The Jewish Chronicle

I’m so very sorry that you won’t be spending Pesach by the pool

- OPINION JENNI FRAZER

AMID ALL the horror and misery surroundin­g Pesach 2020, spare a very brief thought and even shed a tiny tear for those forced to stay at home for the chag.

These are the women — almost always women — who at this time of year have nothing more on their minds than which of their many Heidi Klum swimsuits they are taking with them to Israel. Their focus is on packing, packing, packing, darling, not dreary food shopping or cleaning (though in any case they have a woman-whodoes to deal with all that).

Our socialites have not had to deal with the trauma of making Pesach for many a long year. They have a little bijou apartment in Tel Aviv, naturally, but they wouldn’t dream of making Pesach there.

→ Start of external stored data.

[config.mk]
export PLATFORM = sky130hd
export DESIGN_NAME = bencode_stream_tokenizer
export DESIGN_NICKNAME = d
export VERILOG_FILES = /design/src/design/bst_pkg.sv /design/src/design/bst_parser.sv /design/src/design/bencode_stream_tokenizer.sv
export VERILOG_INCLUDE_DIRS = /design/src /design/src/design
export SDC_FILE = /design/constraint.sdc
export NUM_CORES = 1
export LEC_CHECK = 0
export BUFFER_PORTS_ARGS = -buffer_cell sky130_fd_sc_hd__buf_2
export CAP_MARGIN = 0
export CORE_ASPECT_RATIO = 1.4
export CORE_MARGIN = 2
export CORE_UTILIZATION = 40
export DETAILED_ROUTE_END_ITERATION = 8
export GPL_ROUTABILITY_DRIVEN = 0
export PLACE_DENSITY = 0.67
export RECOVER_POWER = 50
export SLEW_MARGIN = 5
export SYNTH_ARGS = -nofsm -noshare
export SYNTH_HDL_FRONTEND = slang
export SYNTH_SLANG_ARGS = --single-unit
export TNS_END_PERCENT = 100
[constraint.sdc]
create_clock -name clk -period 7.2 [get_ports clk]
set_input_delay 0 -clock clk [delete_from_list [all_inputs] [get_ports clk]]
set_output_delay 0 -clock clk [all_outputs]
set_load 0.005 [all_outputs]
[src/design/bencode_stream_tokenizer_assert.svh]
// assertion macros used by the tokenizer top level
`ifndef BENCODE_STREAM_TOKENIZER_ASSERT_SVH
`define BENCODE_STREAM_TOKENIZER_ASSERT_SVH

// same-cycle implication, checked at every rising edge outside reset
`define BST_ASSERT_IMPL(lbl, ck, rn, ante, cons) \
    lbl: assert property (@(posedge ck) disable iff (!rn) (ante) |-> (cons)) \
        else $error("bst assertion failed");

// next-cycle implication, checked at every rising edge outside reset
`define BST_ASSERT_NEXT(lbl, ck, rn, ante, cons) \
    lbl: assert property (@(posedge ck) disable iff (!rn) (ante) |=> (cons)) \
        else $error("bst assertion failed");

`endif

[src/design/bst_pkg.sv]
// types and constants of the bencode stream tokenizer
package bst_pkg;

    typedef enum logic [2:0] {
        MD_VALUE      = 3'd0,
        MD_INT_SIGN   = 3'd1,
        MD_INT_DIGITS = 3'd2,
        MD_STR_LEN    = 3'd3,
        MD_STR_DATA   = 3'd4,
        MD_DONE       = 3'd5
    } bst_mode_t;

    typedef enum logic [2:0] {
        EV_NONE      = 3'd0,
        EV_STR_START = 3'd1,
        EV_STR_BYTE  = 3'd2,
        EV_INTEGER   = 3'd3,
        EV_LIST_OPEN = 3'd4,
        EV_DICT_OPEN = 3'd5,
        EV_CLOSE     = 3'd6
    } bst_event_t;

    typedef enum logic [3:0] {
        ERR_OK        = 4'd0,
        ERR_BAD_TYPE  = 4'd1,
        ERR_KEY_TYPE  = 4'd2,
        ERR_BAD_DIGIT = 4'd3,
        ERR_STRAY_END = 4'd4,
        ERR_NO_VALUE  = 4'd5,
        ERR_TOO_DEEP  = 4'd6,
        ERR_OVERFLOW  = 4'd7,
        ERR_TRUNCATED = 4'd8
    } bst_error_t;

    // ascii codes of the syntax bytes
    localparam logic [7:0] CH_COLON = 8'h3A;
    localparam logic [7:0] CH_MINUS = 8'h2D;
    localparam logic [7:0] CH_ZERO  = 8'h30;
    localparam logic [7:0] CH_NINE  = 8'h39;
    localparam logic [7:0] CH_E     = 8'h65;
    localparam logic [7:0] CH_I     = 8'h69;
    localparam logic [7:0] CH_L     = 8'h6C;
    localparam logic [7:0] CH_D     = 8'h64;

    // magnitude limits, 68 bits wide to hold acc*10+d
    localparam logic [67:0] INT_POS_LIMIT = 68'h0_7FFF_FFFF_FFFF_FFFF;
    localparam logic [67:0] INT_NEG_LIMIT = 68'h0_8000_0000_0000_0000;

    typedef struct packed {
        bst_event_t  event_res;
        logic [63:0] value;
        logic [7:0]  data_byte;
        logic [4:0]  nesting;
        logic        is_key;
        logic        string_last;
        logic        value_complete;
        logic        end_flag;
        bst_error_t  error_code;
    } bst_result_t;

endpackage

[src/design/bst_parser.sv]
// parser state, container stack and per-byte result logic
module bst_parser #(
    parameter int MAX_DEPTH   = 16,
    parameter int LENGTH_BITS = 32
) (
    input  logic                 clk,
    input  logic                 rst_n,
    input  logic                 step,
    input  logic [7:0]           in_byte,
    input  logic                 in_end,
    output logic                 emit,
    output bst_pkg::bst_result_t res
);

    localparam int LW = $clog2(MAX_DEPTH + 1);
    localparam int IW = (MAX_DEPTH > 1) ? $clog2(MAX_DEPTH) : 1;
    localparam logic [67:0] LEN_LIMIT = (68'd1 << LENGTH_BITS) - 68'd1;

    bst_pkg::bst_mode_t       mode_reg, mode_next;
    logic [63:0]              acc_reg, acc_next;
    logic                     neg_reg, neg_next;
    logic                     seen_reg, seen_next;
    logic [LENGTH_BITS-1:0]   left_reg, left_next;
    logic [LW-1:0]            level_reg, level_next;
    bst_pkg::bst_error_t      sticky_reg, sticky_next;
    logic                     done_reg, done_next;
    // top of stack kept in flops, entries below it in the array
    logic                     top_kind_reg, top_kind_next;
    logic                     top_want_reg, top_want_next;
    logic                     kind_mem [MAX_DEPTH];
    logic                     want_mem [MAX_DEPTH];

    logic                     push_we;
    logic [IW-1:0]            wr_idx;
    logic [IW-1:0]            rd_idx;
    logic [LW-1:0]            level_m1;
    logic [LW-1:0]            level_m2;
    logic [7:0]               dig_wide;
    logic [3:0]               digit;
    logic                     is_digit;
    logic [67:0]              acc_x10;
    logic [67:0]              int_limit;
    logic                     at_key;
    logic [LW+4:0]            level_wide;
    logic [LENGTH_BITS-1:0]   left_dec;

    assign level_m1 = level_reg - LW'(1);
    assign level_m2 = level_reg - LW'(2);
    assign wr_idx   = level_m1[IW-1:0];
    assign rd_idx   = level_m2[IW-1:0];
    assign dig_wide = in_byte - bst_pkg::CH_ZERO;
    assign digit    = dig_wide[3:0];
    assign is_digit = in_byte inside {[bst_pkg::CH_ZERO:bst_pkg::CH_NINE]};
    assign acc_x10  = ({4'd0, acc_reg} << 3) + ({4'd0, acc_reg} << 1) + {64'd0, digit};
    assign int_limit = neg_reg ? bst_pkg::INT_NEG_LIMIT : bst_pkg::INT_POS_LIMIT;
    assign at_key   = (level_reg != '0) && top_kind_reg && top_want_reg;
    assign left_dec = (left_reg != '0) ? left_reg - LENGTH_BITS'(1) : left_reg;

    always_comb
    begin
        bst_pkg::bst_event_t ev;
        bst_pkg::bst_error_t err;
        logic [63:0]         val;
        logic [7:0]          db;
        logic                key;
        logic                last;
        logic                finish;

        ev            = bst_pkg::EV_NONE;
        err           = bst_pkg::ERR_OK;
        val           = '0;
        db            = '0;
        key           = 1'b0;
        last          = 1'b0;
        finish        = 1'b0;
        push_we       = 1'b0;
        mode_next     = mode_reg;
        acc_next      = acc_reg;
        neg_next      = neg_reg;
        seen_next     = seen_reg;
        left_next     = left_reg;
        level_next    = level_reg;
        sticky_next   = sticky_reg;
        done_next     = done_reg;
        top_kind_next = top_kind_reg;
        top_want_next = top_want_reg;

        if (step && sticky_reg == bst_pkg::ERR_OK && !done_reg)
        begin
            case (mode_reg)
                bst_pkg::MD_VALUE:
                begin
                    if (is_digit)
                    begin
                        acc_next  = {60'd0, digit};
                        seen_next = 1'b1;
                        mode_next = bst_pkg::MD_STR_LEN;
                    end
                    else if (in_byte == bst_pkg::CH_E)
                    begin
                        if (level_reg == '0)
                            err = bst_pkg::ERR_STRAY_END;
                        else if (top_kind_reg && !top_want_reg)
                            err = bst_pkg::ERR_NO_VALUE;
                        else
                        begin
                            // pop: parent entry becomes the new top
                            level_next    = level_m1;
                            top_kind_next = kind_mem[rd_idx];
                            top_want_next = want_mem[rd_idx];
                            ev            = bst_pkg::EV_CLOSE;
                            finish        = 1'b1;
                        end
                    end
                    else if (at_key)
                    begin
                        if (in_byte == bst_pkg::CH_I || in_byte == bst_pkg::CH_L ||
                            in_byte == bst_pkg::CH_D)
                            err = bst_pkg::ERR_KEY_TYPE;
                        else
                            err = bst_pkg::ERR_BAD_TYPE;
                    end
                    else if (in_byte == bst_pkg::CH_I)
                    begin
                        acc_next  = '0;
                        neg_next  = 1'b0;
                        seen_next = 1'b0;
                        mode_next = bst_pkg::MD_INT_SIGN;
                    end
                    else if (in_byte == bst_pkg::CH_L || in_byte == bst_pkg::CH_D)
                    begin
                        if (level_reg >= LW'(MAX_DEPTH))
                            err = bst_pkg::ERR_TOO_DEEP;
                        else
                        begin
                            push_we       = (level_reg != '0);
                            top_kind_next = (in_byte == bst_pkg::CH_D);
                            top_want_next = (in_byte == bst_pkg::CH_D);
                            level_next    = level_reg + LW'(1);
                            ev = (in_byte == bst_pkg::CH_D) ? bst_pkg::EV_DICT_OPEN
                                                            : bst_pkg::EV_LIST_OPEN;
                        end
                    end
                    else
                        err = bst_pkg::ERR_BAD_TYPE;
                end
                bst_pkg::MD_INT_SIGN:
                begin
                    if (in_byte == bst_pkg::CH_MINUS)
                    begin
                        neg_next  = 1'b1;
                        mode_next = bst_pkg::MD_INT_DIGITS;
                    end
                    else if (is_digit)
                    begin
                        acc_next  = {60'd0, digit};
                        seen_next = 1'b1;
                        mode_next = bst_pkg::MD_INT_DIGITS;
                    end
                    else
                        err = bst_pkg::ERR_BAD_DIGIT;
                end
                bst_pkg::MD_INT_DIGITS:
                begin
                    if (is_digit)
                    begin
                        if (seen_reg && acc_reg == '0)
                            err = bst_pkg::ERR_BAD_DIGIT;
                        else if (acc_x10 > int_limit)
                            err = bst_pkg::ERR_OVERFLOW;
                        else
                        begin
                            acc_next  = acc_x10[63:0];
                            seen_next = 1'b1;
                        end
                    end
                    else if (in_byte == bst_pkg::CH_E)
                    begin
                        if (!seen_reg || (neg_reg && acc_reg == '0))
                            err = bst_pkg::ERR_BAD_DIGIT;
                        else
                        begin
                            ev     = bst_pkg::EV_INTEGER;
                            val    = neg_reg ? 64'd0 - acc_reg : acc_reg;
                            finish = 1'b1;
                        end
                    end
                    else
                        err = bst_pkg::ERR_BAD_DIGIT;
                end
                bst_pkg::MD_STR_LEN:
                begin
                    if (is_digit)
                    begin
                        if (acc_reg == '0)
                            err = bst_pkg::ERR_BAD_DIGIT;
                        else if (acc_x10 > LEN_LIMIT)
                            err = bst_pkg::ERR_OVERFLOW;
                        else
                            acc_next = acc_x10[63:0];
                    end
                    else if (in_byte == bst_pkg::CH_COLON)
                    begin
                        ev  = bst_pkg::EV_STR_START;
                        val = acc_reg;
                        key = at_key;
                        if (acc_reg == '0)
                            finish = 1'b1;
                        else
                        begin
                            left_next = acc_reg[LENGTH_BITS-1:0];
                            mode_next = bst_pkg::MD_STR_DATA;
                        end
                    end
                    else
                        err = bst_pkg::ERR_BAD_DIGIT;
                end
                bst_pkg::MD_STR_DATA:
                begin
                    ev        = bst_pkg::EV_STR_BYTE;
                    db        = in_byte;
                    key       = at_key;
                    left_next = left_dec;
                    if (left_dec == '0)
                    begin
                        last   = 1'b1;
                        finish = 1'b1;
                    end
                end
                default:
                begin
                end
            endcase

            // value finished: mark top level done or flip key/value turn
            if (finish)
            begin
                if (level_next == '0)
                begin
                    done_next = 1'b1;
                    mode_next = bst_pkg::MD_DONE;
                end
                else
                begin
                    if (top_kind_next)
                        top_want_next = !top_want_next;
                    mode_next = bst_pkg::MD_VALUE;
                end
            end

            if (err != bst_pkg::ERR_OK)
                sticky_next = err;
        end

        if (step && in_end && sticky_next == bst_pkg::ERR_OK && !done_next)
            sticky_next = bst_pkg::ERR_TRUNCATED;

        emit = step && (ev != bst_pkg::EV_NONE || err != bst_pkg::ERR_OK || in_end);

        level_wide         = {5'd0, level_next};
        res.event_res      = ev;
        res.value          = val;
        res.data_byte      = db;
        res.nesting        = level_wide[4:0];
        res.is_key         = key;
        res.string_last    = last;
        res.value_complete = done_next;
        res.end_flag       = in_end;
        res.error_code     = sticky_next;

        // message over: back to the reset state
        if (step && in_end)
        begin
            mode_next   = bst_pkg::MD_VALUE;
            acc_next    = '0;
            neg_next    = 1'b0;
            seen_next   = 1'b0;
            left_next   = '0;
            level_next  = '0;
            sticky_next = bst_pkg::ERR_OK;
            done_next   = 1'b0;
        end
    end

    always_ff @(posedge clk or negedge rst_n)
    begin
        if (!rst_n)
        begin
            mode_reg     <= bst_pkg::MD_VALUE;
            acc_reg      <= '0;
            neg_reg      <= 1'b0;
            seen_reg     <= 1'b0;
            left_reg     <= '0;
            level_reg    <= '0;
            sticky_reg   <= bst_pkg::ERR_OK;
            done_reg     <= 1'b0;
            top_kind_reg <= 1'b0;
            top_want_reg <= 1'b0;
        end
        else
        begin
            mode_reg     <= mode_next;
            acc_reg      <= acc_next;
            neg_reg      <= neg_next;
            seen_reg     <= seen_next;
            left_reg     <= left_next;
            level_reg    <= level_next;
            sticky_reg   <= sticky_next;
            done_reg     <= done_next;
            top_kind_reg <= top_kind_next;
            top_want_reg <= top_want_next;
        end
    end

    // push the old top entry below the new one
    always_ff @(posedge clk)
    begin
        if (push_we)
        begin
            kind_mem[wr_idx] <= top_kind_reg;
            want_mem[wr_idx] <= top_want_reg;
        end
    end

endmodule

[src/design/bencode_stream_tokenizer.sv]
// top level of the streaming bencode tokenizer
//
//  channel  | dir | transfer carries
//  ---------+-----+-----------------------------------------------------------
//  s_axis   | in  | one message byte, tlast on the message's last byte
//  m_axis   | out | one token event: kind and key flag in tuser, rest in tdata
//
// one byte per cycle sustained while m_axis does not stall; a byte's result
// passes the input register, then the parser logic into the result register
// bytes that cause no event, no new error and carry no tlast give no transfer
// a stall on m_axis holds the result register; s_axis_tready drops once the
// input register also holds a byte
// async active-low reset returns the parser to the start of a message
`include "bencode_stream_tokenizer_assert.svh"

module bencode_stream_tokenizer #(
    parameter int MAX_DEPTH   = 16,
    parameter int LENGTH_BITS = 32
) (
    input  logic        clk,
    input  logic        rst_n,
    input  logic        s_axis_tvalid,
    output logic        s_axis_tready,
    input  logic [7:0]  s_axis_tdata,   // [7:0] byte_in
    input  logic        s_axis_tlast,   // message_end
    output logic        m_axis_tvalid,
    input  logic        m_axis_tready,
    output logic [87:0] m_axis_tdata,   // [63:0] value, [71:64] data_byte,
                                        // [76:72] nesting, [77] string_last,
                                        // [78] value_complete,
                                        // [82:79] error_code, [87:83] zero
    output logic [3:0]  m_axis_tuser,   // [2:0] event_res, [3] is_key
    output logic        m_axis_tlast    // end_flag
);

    // input register
    logic                 in_valid_reg, in_valid_next;
    logic [7:0]           in_byte_reg;
    logic                 in_end_reg;

    // result register
    logic                 out_valid_reg, out_valid_next;
    bst_pkg::bst_result_t out_reg;

    logic                 advance;   // result register free this cycle
    logic                 process;   // parser consumes the held byte
    logic                 in_xfer;
    logic                 emit;
    bst_pkg::bst_result_t res;

    // terms used by the checks below
    logic                 quiet_res;
    logic                 end_res;
    logic                 end_resolved;
    logic                 last_res;
    logic                 last_is_byte;

    assign advance       = !out_valid_reg || m_axis_tready;
    assign process       = in_valid_reg && advance;
    assign s_axis_tready = !in_valid_reg || advance;
    assign in_xfer       = s_axis_tvalid && s_axis_tready;

    always_comb
    begin
        in_valid_next = in_valid_reg;
        if (in_xfer)
            in_valid_next = 1'b1;
        else if (process)
            in_valid_next = 1'b0;

        out_valid_next = out_valid_reg;
        if (advance)
            out_valid_next = process && emit;
    end

    always_ff @(posedge clk or negedge rst_n)
    begin
        if (!rst_n)
        begin
            in_valid_reg  <= 1'b0;
            out_valid_reg <= 1'b0;
        end
        else
        begin
            in_valid_reg  <= in_valid_next;
            out_valid_reg <= out_valid_next;
        end
    end

    // payload registers, no reset needed
    always_ff @(posedge clk)
    begin
        if (in_xfer)
        begin
            in_byte_reg <= s_axis_tdata;
            in_end_reg  <= s_axis_tlast;
        end
        if (process && emit)
            out_reg <= res;
    end

    // all per-byte decoding and the container stack
    bst_parser #(
        .MAX_DEPTH   (MAX_DEPTH),
        .LENGTH_BITS (LENGTH_BITS)
    ) u_parser (
        .clk     (clk),
        .rst_n   (rst_n),
        .step    (process),
        .in_byte (in_byte_reg),
        .in_end  (in_end_reg),
        .emit    (emit),
        .res     (res)
    );

    assign m_axis_tvalid = out_valid_reg;
    assign m_axis_tdata  = {5'd0, out_reg.error_code, out_reg.value_complete,
                            out_reg.string_last, out_reg.nesting,
                            out_reg.data_byte, out_reg.value};
    assign m_axis_tuser  = {out_reg.is_key, out_reg.event_res};
    assign m_axis_tlast  = out_reg.end_flag;

    assign quiet_res    = out_valid_reg && out_reg.event_res == bst_pkg::EV_NONE &&
                          out_reg.error_code == bst_pkg::ERR_OK;
    assign end_res      = out_valid_reg && out_reg.end_flag;
    assign end_resolved = out_reg.value_complete || out_reg.error_code != bst_pkg::ERR_OK;
    assign last_res     = out_valid_reg && out_reg.string_last;
    assign last_is_byte = out_reg.event_res == bst_pkg::EV_STR_BYTE;

    // a result with no event and no fresh error only answers a message end
    `BST_ASSERT_IMPL(a_quiet_result_is_end, clk, rst_n, quiet_res, out_reg.end_flag)
    // at message end either the value is complete or an error is reported
    `BST_ASSERT_IMPL(a_end_is_resolved, clk, rst_n, end_res, end_resolved)
    // only a payload byte can close a string
    `BST_ASSERT_IMPL(a_last_on_string_byte, clk, rst_n, last_res, last_is_byte)
    // a held byte is never dropped while the result side stalls
    `BST_ASSERT_NEXT(a_held_byte_kept, clk, rst_n, in_valid_reg && !advance, in_valid_reg)

endmodule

Instead they are regular returning visitors at some of Israel’s finest five-star hotels, which lay on a lavish communal Seder for those who want it, and a more than delicious all-you-can-eat buffet each day. Blissful, obviously. I’m not in the slightest bit jealous, of course.

After a hotel Seder (just the one, it’s Israel) there is the inviting blue of the infinity pool. Sure, it’s a tad annoying not to have proper cappuccino for the duration of the festival, but it is a small price to pay not to have to wrestle with Pesach and all its demands.

But this year? Oh, my dears. Expect to hear the following: Yes, we were invited to an online Seder, but we decided it was just that teensy bit déclassé.

So since there’s just the two of us we’ve invested in the top-ofthe-range disposable plates and cutlery, ordered everything in to make it as painless as possible — and yes, yes, I will be wearing my new swimsuit as a top. Since you ask.

I’ll post the pictures on Facebook as usual for you to admire.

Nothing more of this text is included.